WHAT THE TASK REQUIRES — Look through the material below and give the number of lines holding "about", with no other words.

══════════

This design comes from an exercise in tuning for small area on the open sky130 flow, not from production work. RTL that was checked went through simulation tests only; none was proved equivalent to the original. The clock port is modelled as an ideal driver; clocking choices that lean on that would not hold on a real chip. Power figures rest on the tool's default switching activity, not on a simulated workload.

==> module wb_buffer, before the edit <==
module wb_buffer (
	input  logic                clk,
	input  logic                reset_,
	input  logic                flush,
	input  logic                issue_valid,
	input  logic [REG_AW-1:0]   issue_rd,
	input  logic [DATA_W-1:0]   alu_y_n,            
	input  logic                alu_illegal,
	output logic                issue_ready,
	input  logic                ext_valid,
	output logic                head_valid,
	output logic                head_sel,           
	output logic [2*REG_AW-1:0] slot_rd,
	output logic [2*DATA_W-1:0] slot_data,
	output logic [1:0]          slot_exc
);
	logic [2*DATA_W-1:0]  data_d;
	logic [1:0]           slot_we;
	logic           res_v;         
	logic           cnt1;          
	logic           cnt2;          
	logic           cred_ret;      
	logic           wp;
	logic           rp;
	logic           accept;
	logic           pop;
	logic           inc;
	logic           dec;
	assign issue_ready = !(cnt2 | (cnt1 & (res_v | cred_ret)) | (res_v & cred_ret));
	assign accept      = issue_valid & issue_ready & !flush;
	assign head_valid  = cnt1;
	assign pop         = cnt1 & !ext_valid;
	assign inc = res_v & !pop;
	assign dec = pop & !res_v;
	assign head_sel = rp;
	assign slot_we  = {issue_ready & wp, issue_ready & !wp};
	for (genvar s = 0; s < 2; s++) begin : g_slot
		for (genvar j = 0; j < DATA_W; j++) begin : g_bit
			rf_bit_next u_next (
				.q    (slot_data[s*DATA_W + j]),
				.we_n (!slot_we[s]),
				.wd_n (alu_y_n[j]),
				.d    (data_d[s*DATA_W + j])
			);
		end
	end
	slot_store u_store (
		.clk  (clk),
		.d    (data_d),
		.q    (slot_data)
	);
	always_ff @(posedge clk) begin
		for (int s = 0; s < 2; s++) begin
			if (slot_we[s]) begin
				slot_rd[s*REG_AW +: REG_AW] <= issue_rd;
				slot_exc[s]                 <= alu_illegal;
			end
		end
	end
	always_ff @(posedge clk or negedge reset_) begin
		if (!reset_) begin
			res_v    <= 1'b0;
			cnt1     <= 1'b0;
			cnt2     <= 1'b0;
			cred_ret <= 1'b0;
			wp       <= 1'b0;
			rp       <= 1'b0;
		end else if (flush) begin
			res_v    <= 1'b0;
			cnt1     <= 1'b0;
			cnt2     <= 1'b0;
			cred_ret <= 1'b0;
			wp       <= 1'b0;
			rp       <= 1'b0;
		end else begin
			res_v    <= accept;
			cnt1     <= cnt2 | (cnt1 & !dec) | inc;
			cnt2     <= (cnt2 & !dec) | (cnt1 & inc);
			cred_ret <= pop;
			wp       <= wp ^ accept;
			rp       <= rp ^ pop;
		end
	end
endmodule
Settings: LEC_CHECK=0, CAP_MARGIN=0, CORE_MARGIN=2, CORE_UTILIZATION=65, CTS_BUF_LIST=sky130_fd_sc_hd__clkbuf_16, CTS_CLUSTER_DIAMETER=100, CTS_CLUSTER_SIZE=30, SLEW_MARGIN=0, SYNTH_HIERARCHICAL=1; clock period 7.0 ns.
standard.sh (not shown) runs the stock make flow with config.mk's settings and CLKGATE_MAP_FILE= SYNTH_SCRIPT=/design/flow/synth_recipe.tcl, a recipe that flattens the netlist after the stock synthesis.
==> flow/flow/run.sh <==
#!/bin/bash
# The standard layout, with plain buf_1 cells as the port buffers.
export BUFFER_PORTS_ARGS="-buffer_cell sky130_fd_sc_hd__buf_1"
bash standard.sh > standard.log 2>&1
The starting point went through all stages and came out clean.
Then changed:
--- a/flow/design.v
+++ b/flow/design.v
@@ -208,16 +208,14 @@
 	logic           rp;
 	logic           accept;
 	logic           pop;
-	logic           inc;
-	logic           dec;
+	logic [1:0]     cnt_next;
 	assign issue_ready = !(cnt2 | (cnt1 & (res_v | cred_ret)) | (res_v & cred_ret));
 	assign accept      = issue_valid & issue_ready & !flush;
 	assign head_valid  = cnt1;
 	assign pop         = cnt1 & !ext_valid;
-	assign inc = res_v & !pop;
-	assign dec = pop & !res_v;
+	assign cnt_next    = {1'b0, cnt1} + {1'b0, cnt2} + {1'b0, res_v} - {1'b0, pop};
 	assign head_sel = rp;
-	assign slot_we  = {issue_ready & wp, issue_ready & !wp};
+	assign slot_we  = {accept & wp, accept & !wp};
 	for (genvar s = 0; s < 2; s++) begin : g_slot
 		for (genvar j = 0; j < DATA_W; j++) begin : g_bit
 			rf_bit_next u_next (
@@ -258,8 +256,8 @@
 			rp       <= 1'b0;
 		end else begin
 			res_v    <= accept;
-			cnt1     <= cnt2 | (cnt1 & !dec) | inc;
-			cnt2     <= (cnt2 & !dec) | (cnt1 & inc);
+			cnt1     <= (cnt_next != 2'd0);
+			cnt2     <= cnt_next[1];
 			cred_ret <= pop;
 			wp       <= wp ^ accept;
 			rp       <= rp ^ pop;
Result: The new run completed with no timing, DRC or antenna violations; via count decreases by 0.39%; sequential power falls by 4.4%; worst setup slack got worse by 0.014 ns; synthesized area stays flat; power came out lower by 4.4%; design area rose by 0.33%; routed wire length barely changes; register-to-register slack degrades by 0.25 ns; die area is about the same; combinational power is lower by 9.8%; worst hold slack is about the same; global-route usage shrinks by 0.50 points; final cell count grows by 0.60%.


alu_wb_top, a different RTL version from the one above (not shown whole).
Size: ~4600 cells after synthesis, about 1100 flip-flops, roughly 190 I/O pins, roughly 43000 sq um of cells after synthesis.
==> module alu_shr, before the edit <==
module alu_shr (
	input  logic [DATA_W-1:0]   x,
	input  logic                fill,
	input  logic [4:0]          sh,
	output logic [DATA_W-1:0]   y
);
	logic [DATA_W-1:0] st1;
	logic [DATA_W-1:0] st2;
	logic [3:0]        sel1;
	logic [3:0]        sel2;
	always_comb begin
		for (int k = 0; k < 4; k++) begin
			sel1[k] = (sh[1:0] == 2'(k));
			sel2[k] = (sh[3:2] == 2'(k));
		end
	end
	alu_shr4 #(.STEP(1)) u_st1 (.x(x),   .fill(fill), .sel(sel1), .y(st1));
	alu_shr4 #(.STEP(4)) u_st2 (.x(st1), .fill(fill), .sel(sel2), .y(st2));
	always_comb begin
		for (int i = 0; i < DATA_W; i++) begin
			y[i] = (i + 16 < DATA_W) ? (sh[4] ? st2[i + 16] : st2[i]) : (sh[4] ? fill : st2[i]);
		end
	end
endmodule
==> module alu_ybit, before the edit <==
module alu_ybit (
	input  logic [4:0] s,
	input  logic [4:0] d,
	output logic       y_n
);
	assign y_n = ~|(s & d);
endmodule
==> module alu_unit, before the edit <==
module alu_unit (
	input  logic [3:0]          op,
	input  logic [DATA_W-1:0]   a,
	input  logic [DATA_W-1:0]   b,
	output logic [DATA_W-1:0]   y_n,                
	output logic                illegal
);
	logic                sub;
	logic [DATA_W-1:0]   bx;
	logic [DATA_W-1:0]   sum;
	logic [DATA_W-1:0]   g;
	logic [DATA_W-1:0]   p;
	logic                lt;
	logic [DATA_W-1:0]   shr_in;
	logic [DATA_W-1:0]   shr;
	logic                fill;
	logic                s_add, s_g, s_p, s_sll, s_sr;
	assign illegal = op[3] & (op[2] | op[1]);
	assign sub = op[3] | (op[2:0] == 3'd1);
	assign bx  = b ^ {DATA_W{sub}};
	alu_add u_add (
		.a    (a),
		.b    (bx),
		.cin  (sub),
		.sum  (sum),
		.g    (g),
		.p    (p)
	);
	assign lt = (a[DATA_W-1] ^ b[DATA_W-1]) ? (op[0] ? b[DATA_W-1] : a[DATA_W-1]) : sum[DATA_W-1];
	always_comb begin
		for (int i = 0; i < DATA_W; i++) begin
			shr_in[i] = op[1] ? a[i] : a[DATA_W-1-i];
		end
	end
	assign fill = op[1] & op[0] & a[DATA_W-1];
	alu_shr u_shr (
		.x    (shr_in),
		.fill (fill),
		.sh   (b[4:0]),
		.y    (shr)
	);
	assign s_add = (op[3:1] == 3'd0);
	assign s_g   = (op[3:1] == 3'd1);                        
	assign s_p   = (op == 4'd3) | (op == 4'd4);              
	assign s_sll = (op == 4'd5);
	assign s_sr  = (op[3:1] == 3'd3);
	for (genvar i = 0; i < DATA_W; i++) begin : g_y
		if (i == 0) begin : g_lt
			assign y_n[i] = ~((s_add & sum[i]) | (s_g & g[i]) | (s_p & p[i])
			                | (s_sll & shr[DATA_W-1-i]) | (s_sr & shr[i]) | (op[3] & lt));
		end else begin : g_plain
			alu_ybit u_y (
				.s   ({s_add, s_g, s_p, s_sll, s_sr}),
				.d   ({sum[i], g[i], p[i], shr[DATA_W-1-i], shr[i]}),
				.y_n (y_n[i])
			);
		end
	end
endmodule
export LEC_CHECK = 0
export CAP_MARGIN = 0
export CORE_MARGIN = 2
export CORE_UTILIZATION = 65
export CTS_BUF_LIST = sky130_fd_sc_hd__clkbuf_8
export CTS_CLUSTER_DIAMETER = 60
export CTS_CLUSTER_SIZE = 16
export SLEW_MARGIN = 0
export SYNTH_HIERARCHICAL = 1
create_clock -name core_clock -period 7.0 [get_ports {clk}]
==> flow/flow/run.sh <==
#!/bin/bash
# The standard layout, with plain buf_1 cells as the port buffers and a
# power-recovery (downsizing) pass on non-critical cells after CTS.
export BUFFER_PORTS_ARGS="-buffer_cell sky130_fd_sc_hd__buf_1"
export POST_CTS_TCL="$PWD/flow/post_cts.tcl"
bash standard.sh > standard.log 2>&1
==> flow/flow/post_cts.tcl <==
# Downsize cells that have slack to spare, fix any slew or capacitance
# that leaves too high, then legalize again.
estimate_parasitics -placement
report_design_area
repair_timing -setup -recover_power 100 -verbose
repair_design -slew_margin 10 -cap_margin 10 -verbose
detailed_placement
check_placement -verbose
report_design_area
report_worst_slack -max
report_check_types -max_slew -max_capacitance -violators
The starting point finished with timing, DRC and antenna clean.
Then changed:
--- a/flow/design.v
+++ b/flow/design.v
@@ -65,36 +65,37 @@
 		alu_sel4 u_sel (.s(sel), .d(src), .y(y[i]));
 	end
 endmodule
 module alu_shr (
 	input  logic [DATA_W-1:0]   x,
 	input  logic                fill,
-	input  logic [4:0]          sh,
+	input  logic [3:0]          sh,
 	output logic [DATA_W-1:0]   y
 );
 	logic [DATA_W-1:0] st1;
-	logic [DATA_W-1:0] st2;
 	logic [3:0]        sel1;
 	logic [3:0]        sel2;
 	always_comb begin
 		for (int k = 0; k < 4; k++) begin
 			sel1[k] = (sh[1:0] == 2'(k));
 			sel2[k] = (sh[3:2] == 2'(k));
 		end
 	end
 	alu_shr4 #(.STEP(1)) u_st1 (.x(x),   .fill(fill), .sel(sel1), .y(st1));
-	alu_shr4 #(.STEP(4)) u_st2 (.x(st1), .fill(fill), .sel(sel2), .y(st2));
-	always_comb begin
-		for (int i = 0; i < DATA_W; i++) begin
-			y[i] = (i + 16 < DATA_W) ? (sh[4] ? st2[i + 16] : st2[i]) : (sh[4] ? fill : st2[i]);
-		end
-	end
+	alu_shr4 #(.STEP(4)) u_st2 (.x(st1), .fill(fill), .sel(sel2), .y(y));
+endmodule
+module alu_ybit6 (
+	input  logic [5:0] s,
+	input  logic [5:0] d,
+	output logic       y_n
+);
+	assign y_n = ~|(s & d);
 endmodule
-module alu_ybit (
-	input  logic [4:0] s,
-	input  logic [4:0] d,
+module alu_ybit7 (
+	input  logic [6:0] s,
+	input  logic [6:0] d,
 	output logic       y_n
 );
 	assign y_n = ~|(s & d);
 endmodule
 module alu_unit (
 	input  logic [3:0]          op,
@@ -110,12 +111,13 @@
 	logic [DATA_W-1:0]   p;
 	logic                lt;
 	logic [DATA_W-1:0]   shr_in;
 	logic [DATA_W-1:0]   shr;
 	logic                fill;
 	logic                s_add, s_g, s_p, s_sll, s_sr;
+	logic                s_sr0, s_sr1, s_sl0, s_sl1;
 	assign illegal = op[3] & (op[2] | op[1]);
 	assign sub = op[3] | (op[2:0] == 3'd1);
 	assign bx  = b ^ {DATA_W{sub}};
 	alu_add u_add (
 		.a    (a),
 		.b    (bx),
@@ -131,28 +133,41 @@
 		end
 	end
 	assign fill = op[1] & op[0] & a[DATA_W-1];
 	alu_shr u_shr (
 		.x    (shr_in),
 		.fill (fill),
-		.sh   (b[4:0]),
+		.sh   (b[3:0]),
 		.y    (shr)
 	);
 	assign s_add = (op[3:1] == 3'd0);
 	assign s_g   = (op[3:1] == 3'd1);                        
 	assign s_p   = (op == 4'd3) | (op == 4'd4);              
 	assign s_sll = (op == 4'd5);
 	assign s_sr  = (op[3:1] == 3'd3);
+	assign s_sr0 = s_sr & !b[4];
+	assign s_sr1 = s_sr & b[4];
+	assign s_sl0 = s_sll & !b[4];
+	assign s_sl1 = s_sll & b[4];
 	for (genvar i = 0; i < DATA_W; i++) begin : g_y
 		if (i == 0) begin : g_lt
-			assign y_n[i] = ~((s_add & sum[i]) | (s_g & g[i]) | (s_p & p[i])
-			                | (s_sll & shr[DATA_W-1-i]) | (s_sr & shr[i]) | (op[3] & lt));
-		end else begin : g_plain
-			alu_ybit u_y (
-				.s   ({s_add, s_g, s_p, s_sll, s_sr}),
-				.d   ({sum[i], g[i], p[i], shr[DATA_W-1-i], shr[i]}),
+			alu_ybit7 u_y (
+				.s   ({s_add, s_g, s_p, s_sr0, s_sr1, s_sl0, op[3]}),
+				.d   ({sum[i], g[i], p[i], shr[i], shr[i+16], shr[DATA_W-1-i], lt}),
+				.y_n (y_n[i])
+			);
+		end else if (i < 16) begin : g_lo
+			alu_ybit6 u_y (
+				.s   ({s_add, s_g, s_p, s_sr0, s_sr1, s_sl0}),
+				.d   ({sum[i], g[i], p[i], shr[i], shr[i+16], shr[DATA_W-1-i]}),
+				.y_n (y_n[i])
+			);
+		end else begin : g_hi
+			alu_ybit7 u_y (
+				.s   ({s_add, s_g, s_p, s_sr0, s_sr1, s_sl0, s_sl1}),
+				.d   ({sum[i], g[i], p[i], shr[i], fill, shr[DATA_W-1-i], shr[DATA_W-1-i+16]}),
 				.y_n (y_n[i])
 			);
 		end
 	end
 endmodule
 `default_nettype wire
The new run passed the timing, DRC and antenna checks; routed wire length climbs by 2.6%; via count climbs by 0.84%; sequential cell count is unchanged; worst setup slack got worse by 0.22 ns; hold slack barely changes; final cell count drops by 0.51%; cell area drops by 1.0%.
Only the layout flow was run in the first run of this note; the RTL was not checked for function there.

==> separate check: timing with driven ports <==
How much do the figures lean on ideal ports? The routed layouts below were timed once more, with nothing changed but the port constraints. Step 1 sets driving cells, clkbuf_16 on the clock port and buf_2 on the other inputs (assumed; they add their load-dependent delay and slew). Step 2 times the ports against the registers' clock, not the clock port: input delays grow and output delays shrink by t, the midpoint of the rising clock arrivals with the driver on. Slacks: ideal ports / drivers / drivers and shift; pairs: ideal ports / drivers.
run | t (ns) | setup slack, ns | hold WS [ns] | worst setup path at the end
the first run of note 1 | 0.701 | 1.126 / 1.009 / 0.932 | 0.454 / 0.454 / 0.454 | input to register
the second run of note 1 | 0.689 | 1.112 / 1.033 / 1.033 | 0.453 / 0.453 / 0.453 | input to output
the first run of note 2 | 0.793 | 1.315 / 1.177 / 0.896 | 0.453 / 0.453 / 0.453 | input to register
the second run of note 2 | 0.768 | 1.094 / 1.010 / 1.010 | 0.455 / 0.455 / 0.455 | input to output
After both steps every run listed still meets setup and hold. The setup slack of the first run of note 2, which loses most, moves by -0.138 ns with the drivers and by -0.419 ns with both steps.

══════════

TASK OUTPUT — 2